**Your goal:**
Scan the listing below for the word "decl" and state how many lines hold it. Write nothing but the number.

**The input:**
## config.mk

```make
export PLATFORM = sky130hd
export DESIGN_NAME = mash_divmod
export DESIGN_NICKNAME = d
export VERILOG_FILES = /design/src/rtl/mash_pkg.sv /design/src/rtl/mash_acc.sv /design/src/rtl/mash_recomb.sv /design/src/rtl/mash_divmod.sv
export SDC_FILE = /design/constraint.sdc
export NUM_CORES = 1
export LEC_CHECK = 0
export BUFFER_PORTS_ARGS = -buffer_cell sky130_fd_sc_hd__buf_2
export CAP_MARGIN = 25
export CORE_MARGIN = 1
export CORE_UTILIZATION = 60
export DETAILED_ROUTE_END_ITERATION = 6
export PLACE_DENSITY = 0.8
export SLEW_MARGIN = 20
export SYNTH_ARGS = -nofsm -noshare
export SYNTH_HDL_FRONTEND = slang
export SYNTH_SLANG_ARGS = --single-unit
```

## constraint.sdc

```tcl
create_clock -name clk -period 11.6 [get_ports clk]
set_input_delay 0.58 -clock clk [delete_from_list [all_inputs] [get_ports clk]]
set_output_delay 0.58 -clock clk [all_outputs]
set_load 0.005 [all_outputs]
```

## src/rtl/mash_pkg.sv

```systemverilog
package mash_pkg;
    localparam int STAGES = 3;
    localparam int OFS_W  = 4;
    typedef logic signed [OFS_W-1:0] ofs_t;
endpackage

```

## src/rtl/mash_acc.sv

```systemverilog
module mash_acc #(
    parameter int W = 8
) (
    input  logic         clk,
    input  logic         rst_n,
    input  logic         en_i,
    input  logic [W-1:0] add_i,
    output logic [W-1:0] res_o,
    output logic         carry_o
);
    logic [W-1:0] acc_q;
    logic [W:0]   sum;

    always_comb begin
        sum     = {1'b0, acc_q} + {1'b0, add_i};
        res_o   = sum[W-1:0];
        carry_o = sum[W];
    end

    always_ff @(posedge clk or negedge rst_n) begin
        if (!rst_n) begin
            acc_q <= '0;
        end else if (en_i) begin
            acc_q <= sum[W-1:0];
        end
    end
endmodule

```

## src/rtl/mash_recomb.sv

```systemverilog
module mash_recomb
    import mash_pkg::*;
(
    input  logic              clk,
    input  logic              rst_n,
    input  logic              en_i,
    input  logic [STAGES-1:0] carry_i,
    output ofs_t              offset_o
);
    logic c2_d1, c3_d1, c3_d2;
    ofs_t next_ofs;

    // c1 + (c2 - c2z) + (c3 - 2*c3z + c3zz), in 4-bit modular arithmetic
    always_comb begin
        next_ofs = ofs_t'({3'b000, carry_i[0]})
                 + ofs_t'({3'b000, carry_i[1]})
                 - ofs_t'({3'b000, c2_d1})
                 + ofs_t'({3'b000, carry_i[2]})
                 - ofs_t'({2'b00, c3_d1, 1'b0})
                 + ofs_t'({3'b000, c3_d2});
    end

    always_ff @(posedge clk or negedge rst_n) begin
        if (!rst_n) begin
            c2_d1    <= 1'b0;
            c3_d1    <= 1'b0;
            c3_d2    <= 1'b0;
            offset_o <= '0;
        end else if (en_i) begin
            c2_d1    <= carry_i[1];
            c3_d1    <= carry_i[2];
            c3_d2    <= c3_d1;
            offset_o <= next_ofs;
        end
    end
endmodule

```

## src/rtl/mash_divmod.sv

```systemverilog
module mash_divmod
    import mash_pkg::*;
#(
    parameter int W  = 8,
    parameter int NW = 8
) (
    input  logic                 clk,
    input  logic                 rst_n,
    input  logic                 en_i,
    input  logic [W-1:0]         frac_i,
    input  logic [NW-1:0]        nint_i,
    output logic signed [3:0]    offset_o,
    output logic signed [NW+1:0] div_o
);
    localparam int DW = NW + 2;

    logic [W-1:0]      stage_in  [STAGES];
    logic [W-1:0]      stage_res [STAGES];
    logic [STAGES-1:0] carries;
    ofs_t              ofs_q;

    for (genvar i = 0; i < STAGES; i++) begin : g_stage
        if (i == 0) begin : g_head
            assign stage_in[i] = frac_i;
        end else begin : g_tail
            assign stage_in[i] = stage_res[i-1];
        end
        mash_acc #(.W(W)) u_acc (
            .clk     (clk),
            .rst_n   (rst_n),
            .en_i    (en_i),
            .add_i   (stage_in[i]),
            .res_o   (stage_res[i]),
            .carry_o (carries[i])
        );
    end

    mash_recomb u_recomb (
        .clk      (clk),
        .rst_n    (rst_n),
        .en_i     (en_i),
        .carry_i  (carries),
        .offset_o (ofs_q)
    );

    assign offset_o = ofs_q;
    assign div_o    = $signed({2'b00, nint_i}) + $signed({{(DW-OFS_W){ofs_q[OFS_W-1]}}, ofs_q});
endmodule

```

--

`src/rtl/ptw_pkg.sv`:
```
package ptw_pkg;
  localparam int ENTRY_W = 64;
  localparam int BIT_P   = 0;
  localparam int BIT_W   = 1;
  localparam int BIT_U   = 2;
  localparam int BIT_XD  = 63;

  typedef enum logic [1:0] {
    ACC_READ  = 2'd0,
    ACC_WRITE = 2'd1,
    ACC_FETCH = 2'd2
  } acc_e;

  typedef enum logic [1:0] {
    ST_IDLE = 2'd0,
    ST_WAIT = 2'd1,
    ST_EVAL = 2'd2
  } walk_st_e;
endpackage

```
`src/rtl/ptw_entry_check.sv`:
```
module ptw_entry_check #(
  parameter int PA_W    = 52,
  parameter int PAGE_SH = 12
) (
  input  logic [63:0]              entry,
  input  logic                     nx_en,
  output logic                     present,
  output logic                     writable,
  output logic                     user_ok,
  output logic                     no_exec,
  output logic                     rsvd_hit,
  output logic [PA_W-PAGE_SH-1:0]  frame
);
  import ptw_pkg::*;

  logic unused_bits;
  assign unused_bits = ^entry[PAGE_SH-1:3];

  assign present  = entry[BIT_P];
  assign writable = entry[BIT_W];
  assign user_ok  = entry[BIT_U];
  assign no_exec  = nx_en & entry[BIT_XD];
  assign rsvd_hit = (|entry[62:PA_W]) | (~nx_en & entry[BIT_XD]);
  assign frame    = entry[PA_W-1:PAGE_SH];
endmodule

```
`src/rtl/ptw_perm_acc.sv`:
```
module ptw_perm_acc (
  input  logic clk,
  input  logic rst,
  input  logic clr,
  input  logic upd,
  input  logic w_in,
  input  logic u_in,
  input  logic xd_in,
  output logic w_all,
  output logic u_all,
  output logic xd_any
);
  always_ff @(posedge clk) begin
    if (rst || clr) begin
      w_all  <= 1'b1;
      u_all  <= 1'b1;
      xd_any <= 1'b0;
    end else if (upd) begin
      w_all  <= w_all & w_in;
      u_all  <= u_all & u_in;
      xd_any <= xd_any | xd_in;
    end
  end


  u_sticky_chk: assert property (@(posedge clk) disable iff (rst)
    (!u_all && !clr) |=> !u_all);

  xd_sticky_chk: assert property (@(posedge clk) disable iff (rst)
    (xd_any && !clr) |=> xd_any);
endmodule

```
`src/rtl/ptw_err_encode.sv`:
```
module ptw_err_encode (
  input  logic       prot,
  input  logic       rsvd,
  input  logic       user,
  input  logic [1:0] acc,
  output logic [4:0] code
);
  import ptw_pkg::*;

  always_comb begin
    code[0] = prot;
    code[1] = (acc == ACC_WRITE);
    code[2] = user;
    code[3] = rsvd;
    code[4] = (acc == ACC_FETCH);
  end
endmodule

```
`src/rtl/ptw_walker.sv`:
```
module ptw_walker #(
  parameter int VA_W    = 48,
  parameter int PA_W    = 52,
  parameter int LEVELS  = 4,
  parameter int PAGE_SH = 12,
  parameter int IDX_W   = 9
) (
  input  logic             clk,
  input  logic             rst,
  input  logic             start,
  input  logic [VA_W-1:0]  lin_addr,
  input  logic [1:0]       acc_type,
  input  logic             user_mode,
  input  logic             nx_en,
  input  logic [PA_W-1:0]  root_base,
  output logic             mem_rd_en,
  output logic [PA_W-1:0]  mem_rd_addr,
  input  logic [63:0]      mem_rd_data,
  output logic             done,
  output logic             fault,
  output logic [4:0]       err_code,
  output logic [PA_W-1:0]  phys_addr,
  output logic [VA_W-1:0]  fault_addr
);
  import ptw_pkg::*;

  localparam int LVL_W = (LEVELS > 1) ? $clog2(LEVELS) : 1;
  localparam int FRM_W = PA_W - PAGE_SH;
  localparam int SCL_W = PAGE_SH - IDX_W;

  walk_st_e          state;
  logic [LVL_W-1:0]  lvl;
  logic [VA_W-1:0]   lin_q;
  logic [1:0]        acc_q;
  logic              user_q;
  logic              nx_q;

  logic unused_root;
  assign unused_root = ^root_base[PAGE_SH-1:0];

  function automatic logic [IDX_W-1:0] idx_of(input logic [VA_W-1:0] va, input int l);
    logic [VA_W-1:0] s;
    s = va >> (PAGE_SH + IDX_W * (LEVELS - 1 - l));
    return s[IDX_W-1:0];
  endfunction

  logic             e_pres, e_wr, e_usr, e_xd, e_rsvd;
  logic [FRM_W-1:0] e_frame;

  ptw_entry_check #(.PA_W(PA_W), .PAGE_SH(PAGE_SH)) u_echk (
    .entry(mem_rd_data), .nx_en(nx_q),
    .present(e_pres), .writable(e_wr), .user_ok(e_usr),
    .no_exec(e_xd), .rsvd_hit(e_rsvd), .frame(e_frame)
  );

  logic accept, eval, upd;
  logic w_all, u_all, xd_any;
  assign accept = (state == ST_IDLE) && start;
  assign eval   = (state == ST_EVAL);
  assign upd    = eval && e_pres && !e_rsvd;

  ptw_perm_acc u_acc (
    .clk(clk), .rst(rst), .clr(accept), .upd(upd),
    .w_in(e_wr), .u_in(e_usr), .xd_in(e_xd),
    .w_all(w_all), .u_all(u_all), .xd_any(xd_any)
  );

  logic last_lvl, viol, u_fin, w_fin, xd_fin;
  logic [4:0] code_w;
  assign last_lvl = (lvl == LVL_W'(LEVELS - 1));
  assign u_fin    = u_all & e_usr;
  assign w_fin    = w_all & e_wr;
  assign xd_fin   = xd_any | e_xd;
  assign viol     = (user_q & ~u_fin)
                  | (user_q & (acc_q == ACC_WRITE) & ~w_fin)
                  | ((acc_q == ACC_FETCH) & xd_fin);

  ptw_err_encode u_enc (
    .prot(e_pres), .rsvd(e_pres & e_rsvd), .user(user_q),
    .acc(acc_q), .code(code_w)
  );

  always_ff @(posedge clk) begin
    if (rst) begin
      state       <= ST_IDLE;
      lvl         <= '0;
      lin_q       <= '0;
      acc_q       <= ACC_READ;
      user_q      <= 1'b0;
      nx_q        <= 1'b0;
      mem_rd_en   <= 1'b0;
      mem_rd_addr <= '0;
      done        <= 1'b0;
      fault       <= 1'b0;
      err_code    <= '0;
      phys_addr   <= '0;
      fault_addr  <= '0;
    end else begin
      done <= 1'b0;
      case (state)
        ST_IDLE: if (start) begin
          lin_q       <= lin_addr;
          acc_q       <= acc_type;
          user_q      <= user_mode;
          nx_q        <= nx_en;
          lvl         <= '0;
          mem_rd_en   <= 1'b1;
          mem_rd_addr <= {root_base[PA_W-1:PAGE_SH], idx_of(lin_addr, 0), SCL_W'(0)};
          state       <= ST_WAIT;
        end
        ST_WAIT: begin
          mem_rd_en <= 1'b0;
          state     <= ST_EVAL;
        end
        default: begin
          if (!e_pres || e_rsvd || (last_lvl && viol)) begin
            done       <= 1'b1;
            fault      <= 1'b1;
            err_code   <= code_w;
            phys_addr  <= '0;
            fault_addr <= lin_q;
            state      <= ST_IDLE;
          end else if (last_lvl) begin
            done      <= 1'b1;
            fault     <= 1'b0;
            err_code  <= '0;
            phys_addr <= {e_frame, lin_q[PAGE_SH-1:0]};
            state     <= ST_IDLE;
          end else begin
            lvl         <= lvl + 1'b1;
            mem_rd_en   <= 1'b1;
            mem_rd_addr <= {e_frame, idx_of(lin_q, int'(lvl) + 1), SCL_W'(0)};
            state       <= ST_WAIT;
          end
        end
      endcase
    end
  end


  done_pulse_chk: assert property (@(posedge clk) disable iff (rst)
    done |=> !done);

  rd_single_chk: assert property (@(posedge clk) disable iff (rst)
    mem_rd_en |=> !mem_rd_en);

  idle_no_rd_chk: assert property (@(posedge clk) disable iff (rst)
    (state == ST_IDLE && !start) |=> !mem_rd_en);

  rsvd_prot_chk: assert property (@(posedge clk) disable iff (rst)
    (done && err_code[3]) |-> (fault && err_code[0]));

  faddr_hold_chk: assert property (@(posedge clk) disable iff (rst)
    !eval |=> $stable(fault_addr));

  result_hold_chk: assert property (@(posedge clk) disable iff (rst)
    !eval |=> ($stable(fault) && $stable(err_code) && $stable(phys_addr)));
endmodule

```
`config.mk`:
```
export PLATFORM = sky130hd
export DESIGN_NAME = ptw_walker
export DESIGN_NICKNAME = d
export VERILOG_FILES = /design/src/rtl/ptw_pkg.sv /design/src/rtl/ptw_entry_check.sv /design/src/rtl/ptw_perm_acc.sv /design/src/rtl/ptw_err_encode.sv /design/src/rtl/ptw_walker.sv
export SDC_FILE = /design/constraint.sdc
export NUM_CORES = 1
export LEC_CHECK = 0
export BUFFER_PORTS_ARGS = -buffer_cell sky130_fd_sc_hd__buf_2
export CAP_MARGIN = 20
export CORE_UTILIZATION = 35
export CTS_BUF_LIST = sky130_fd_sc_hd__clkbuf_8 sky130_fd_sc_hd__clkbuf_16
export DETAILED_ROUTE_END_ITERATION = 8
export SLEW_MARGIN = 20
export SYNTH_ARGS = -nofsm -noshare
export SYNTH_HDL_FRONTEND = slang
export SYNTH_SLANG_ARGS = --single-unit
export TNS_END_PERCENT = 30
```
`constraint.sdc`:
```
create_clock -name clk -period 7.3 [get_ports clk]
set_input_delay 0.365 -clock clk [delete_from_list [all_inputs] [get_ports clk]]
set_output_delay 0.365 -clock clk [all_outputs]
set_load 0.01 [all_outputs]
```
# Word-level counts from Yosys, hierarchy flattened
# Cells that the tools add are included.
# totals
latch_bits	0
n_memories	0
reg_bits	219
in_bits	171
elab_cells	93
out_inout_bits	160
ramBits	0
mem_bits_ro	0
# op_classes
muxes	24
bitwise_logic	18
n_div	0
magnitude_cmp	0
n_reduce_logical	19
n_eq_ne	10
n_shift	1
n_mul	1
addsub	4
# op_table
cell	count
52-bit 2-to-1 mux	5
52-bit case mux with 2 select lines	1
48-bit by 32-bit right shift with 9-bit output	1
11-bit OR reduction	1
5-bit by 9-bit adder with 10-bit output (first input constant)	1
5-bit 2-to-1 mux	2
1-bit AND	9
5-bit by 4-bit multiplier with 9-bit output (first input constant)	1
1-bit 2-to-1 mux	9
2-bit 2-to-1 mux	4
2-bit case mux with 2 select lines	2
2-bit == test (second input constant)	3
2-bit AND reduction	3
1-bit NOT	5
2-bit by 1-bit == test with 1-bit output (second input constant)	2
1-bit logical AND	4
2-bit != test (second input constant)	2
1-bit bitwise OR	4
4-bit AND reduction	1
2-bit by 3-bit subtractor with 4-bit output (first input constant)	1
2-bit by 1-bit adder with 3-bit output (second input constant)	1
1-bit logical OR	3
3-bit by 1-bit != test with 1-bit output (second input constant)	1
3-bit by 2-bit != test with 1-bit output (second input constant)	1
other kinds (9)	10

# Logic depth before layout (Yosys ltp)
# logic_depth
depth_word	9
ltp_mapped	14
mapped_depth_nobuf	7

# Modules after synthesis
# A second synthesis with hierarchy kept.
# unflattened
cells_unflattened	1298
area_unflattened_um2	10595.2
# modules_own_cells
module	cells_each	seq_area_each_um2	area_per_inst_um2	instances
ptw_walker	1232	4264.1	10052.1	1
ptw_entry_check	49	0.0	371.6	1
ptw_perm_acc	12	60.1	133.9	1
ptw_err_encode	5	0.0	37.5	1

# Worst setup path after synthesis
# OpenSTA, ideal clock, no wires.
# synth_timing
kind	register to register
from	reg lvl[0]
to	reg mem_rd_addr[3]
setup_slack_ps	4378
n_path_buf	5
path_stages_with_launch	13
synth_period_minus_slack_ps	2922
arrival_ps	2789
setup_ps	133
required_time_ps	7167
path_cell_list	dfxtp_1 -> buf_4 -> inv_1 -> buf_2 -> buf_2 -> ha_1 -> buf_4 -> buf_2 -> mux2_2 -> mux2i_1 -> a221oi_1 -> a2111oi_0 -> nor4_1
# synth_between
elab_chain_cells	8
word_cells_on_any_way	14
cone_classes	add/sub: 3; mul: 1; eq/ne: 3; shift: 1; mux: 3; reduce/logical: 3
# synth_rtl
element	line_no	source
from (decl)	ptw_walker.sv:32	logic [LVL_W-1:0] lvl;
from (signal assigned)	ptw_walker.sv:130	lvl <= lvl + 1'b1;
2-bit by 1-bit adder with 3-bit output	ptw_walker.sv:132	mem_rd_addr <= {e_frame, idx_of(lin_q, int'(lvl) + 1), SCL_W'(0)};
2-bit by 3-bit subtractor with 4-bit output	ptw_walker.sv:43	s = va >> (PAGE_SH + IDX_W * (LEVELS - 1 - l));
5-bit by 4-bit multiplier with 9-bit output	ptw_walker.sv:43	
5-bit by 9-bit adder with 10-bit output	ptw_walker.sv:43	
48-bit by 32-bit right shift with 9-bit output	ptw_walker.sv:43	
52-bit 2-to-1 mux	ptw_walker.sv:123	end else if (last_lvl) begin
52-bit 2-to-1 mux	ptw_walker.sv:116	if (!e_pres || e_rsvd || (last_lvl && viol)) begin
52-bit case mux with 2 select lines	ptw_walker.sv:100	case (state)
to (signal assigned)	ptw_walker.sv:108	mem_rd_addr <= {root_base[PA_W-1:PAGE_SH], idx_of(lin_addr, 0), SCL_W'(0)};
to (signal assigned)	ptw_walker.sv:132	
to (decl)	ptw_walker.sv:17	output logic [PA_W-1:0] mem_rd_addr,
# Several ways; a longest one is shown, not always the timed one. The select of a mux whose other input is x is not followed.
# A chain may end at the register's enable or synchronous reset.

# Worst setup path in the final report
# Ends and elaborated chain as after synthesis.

**Exercise solution:**
2